If you want to pay the 3% credit card surcharge for that benefit, you still can (as merchants can both continue to offer credit card rails and surcharge those transactions). If you as a consumer want to avoid that extra cost, instant payments are available. Disputes is not a valid argument for an entire economy to pay a 3% tax to the credit card rails ecosystem imho.


But it is a valid argument for encouraging distance sales, including most online sales. When customers know they have fraud protection, that helps bring down the anxiety of a purchase a whole lot.

For your local purchases with trusted entities, you can still use cash.

It also goes the other way. Go and try to purchase something from any business on credit when you don't have the money right now. They will always say no, even if you've been shopping there for decades. Visa and MasterCard always say yes.

People love to rail against the CC companies, but if you actually clear your mind and think about it, their payment systems are incredible.


Credit card payment systems were incredible. They are no longer novel, nor compelling, with inexpensive competing systems available. You can extend credit instantly to someone with a deposit account like you would with a credit card (with the "overdraft" being the issued credit, lots of ways to skin the UX around this). You can also offer purchase insurance on a per purchase basis, while still enabling immediate settlement. Buy Now Pay Later (BNPL) is an example of extending credit immediately without needing value to ride CC rails. I am in no way saying that there is no use case for credit card rails whatsoever, but that the economy, businesses, and consumers need not rely on them exclusively. There are cheaper options available now, speaking from a speed perspective.

https://www.axios.com/2023/07/22/fednow-instant-payments-cre...

> Interchange fees — the swipe fees paid by merchants when customers pay by credit card — reached $100 billion in 2022, per Matt Schulz of Lending Tree. That's more than $800 per household.

> In a world where goods cost the same regardless of how they're paid for, it's entirely rational for consumers to pay with credit cards and then collect their kickbacks.

> There's no particular reason why this kind of financial intermediation should be a $100 billion industry, rife with inefficiencies.

> "The shift to instant payments is inevitable," writes TD Cowen analyst Jaret Seiberg in a research note, "though it will take time."

(work at a fintech payments-adjacent, thoughts and opinions are my own)


Great comment! However, I don't see any competing systems that offer built in fraud protection being widely used anywhere. Bank transfer are instant now, yes. For daily purchases they can easily replace CCs, like paying for your groceries.
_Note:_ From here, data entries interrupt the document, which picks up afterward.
===== src/rtl/m2_frame_sequencer.sv =====
// rtl/m2_frame_sequencer.sv - M2 telemetry word/group sequencer between filler and serializer
module m2_frame_sequencer #(
   parameter int WORDS  = 256,
   parameter int GROUPS = 32,
   parameter int DW     = 12
) (
   input  logic          clk,
   input  logic          reset,
   input  logic          enable,
   input  logic          resync,
   input  logic [DW-1:0] fill_data,
   input  logic          ser_ready,
   output logic          buf_get_word,
   output logic [7:0]    buf_rd_pointer,
   output logic          grp_oddity,
   output logic [4:0]    grp_num,
   output logic          word_valid,
   output logic [DW-1:0] word_data,
   output logic          frame_start,
   output logic          busy
);

   typedef enum logic [2:0] {
      S_IDLE,
      S_FETCH,
      S_WAIT,
      S_PRESENT,
      S_ADVANCE
   } state_t;

   localparam logic [7:0] PTR_LAST = 8'(WORDS - 1);
   // Group GROUPS is carried modulo 32, so with 32 groups the last group reads 0 on the 5-bit bus.
   localparam logic [4:0] GRP_LAST = 5'(GROUPS);

   state_t        r_state;
   state_t        w_state_next;
   logic [7:0]    r_ptr;
   logic [7:0]    w_ptr_next;
   logic [4:0]    r_grp;
   logic [4:0]    w_grp_next;
   logic          r_resync_pend;
   logic          w_resync_pend_next;
   logic          w_resync_hit;
   logic [DW-1:0] r_word_data;

   // State register; reset abandons any word in flight.
   always_ff @(posedge clk or negedge reset) begin
      if (!reset) r_state <= S_IDLE;
      else        r_state <= w_state_next;
   end

   // Next-state logic: one strobe, one wait cycle, hold until handshake, then advance.
   always_comb begin
      w_state_next = r_state;
      case (r_state)
         S_IDLE:    if (enable)    w_state_next = S_FETCH;
         S_FETCH:                  w_state_next = S_WAIT;
         S_WAIT:                   w_state_next = S_PRESENT;
         S_PRESENT: if (ser_ready) w_state_next = S_ADVANCE;
         S_ADVANCE: w_state_next = enable ? S_FETCH : S_IDLE;
         default:                  w_state_next = S_IDLE;
      endcase
   end

   // Position update: pointer/group move only in ADVANCE, or on a resync while idle.
   always_comb begin
      w_ptr_next         = r_ptr;
      w_grp_next         = r_grp;
      w_resync_hit       = r_resync_pend | resync;
      w_resync_pend_next = w_resync_hit;
      if (r_state == S_IDLE && resync) begin
         w_ptr_next         = 8'd0;
         w_grp_next         = 5'd1;
         w_resync_pend_next = 1'b0;
      end else if (r_state == S_ADVANCE) begin
         w_resync_pend_next = 1'b0;
         if (w_resync_hit) begin
            w_ptr_next = 8'd0;
            w_grp_next = 5'd1;
         end else if (r_ptr == PTR_LAST) begin
            w_ptr_next = 8'd0;
            w_grp_next = (r_grp == GRP_LAST) ? 5'd1 : r_grp + 5'd1;
         end else begin
            w_ptr_next = r_ptr + 8'd1;
         end
      end
   end

   // Position and pending-resync registers.
   always_ff @(posedge clk or negedge reset) begin
      if (!reset) begin
         r_ptr         <= 8'd0;
         r_grp         <= 5'd1;
         r_resync_pend <= 1'b0;
      end else begin
         r_ptr         <= w_ptr_next;
         r_grp         <= w_grp_next;
         r_resync_pend <= w_resync_pend_next;
      end
   end

   // Capture the filler word at the end of WAIT, once its register has loaded.
   always_ff @(posedge clk or negedge reset) begin
      if (!reset)                 r_word_data <= '0;
      else if (r_state == S_WAIT) r_word_data <= fill_data;
   end

   assign buf_get_word   = (r_state == S_FETCH);
   assign word_valid     = (r_state == S_PRESENT);
   assign busy           = (r_state != S_IDLE);
   assign buf_rd_pointer = r_ptr;
   assign grp_num        = r_grp;
   assign grp_oddity     = r_grp[0];
   assign word_data      = r_word_data;
   assign frame_start    = word_valid && (r_ptr == 8'd0) && (r_grp == 5'd1);

endmodule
You mention BNPL, but those systems AFAIK are much worse for the merchants, with very high fees. I'm not sure I understood the insurance per purchase part, but if the vendor is going to scam you, he for sure is going to scam you on the insurance as well. Who sells this insurance and how?

> There's no particular reason why this kind of financial intermediation should be a $100 billion industry, rife with inefficiencies.

What are the inefficiencies really? As a customer, paying by card deducts the money from my bank account instantly. As a merchant, card sales are paid into my bank account the next day.

> You can extend credit instantly to someone with a deposit account like you would with a credit card (with the "overdraft" being the issued credit, lots of ways to skin the UX around this).

I apologize, but I didn't understand this part. How will the merchant instantly open an account for a customer? How would this be as fast, secure and convenient as swiping a card?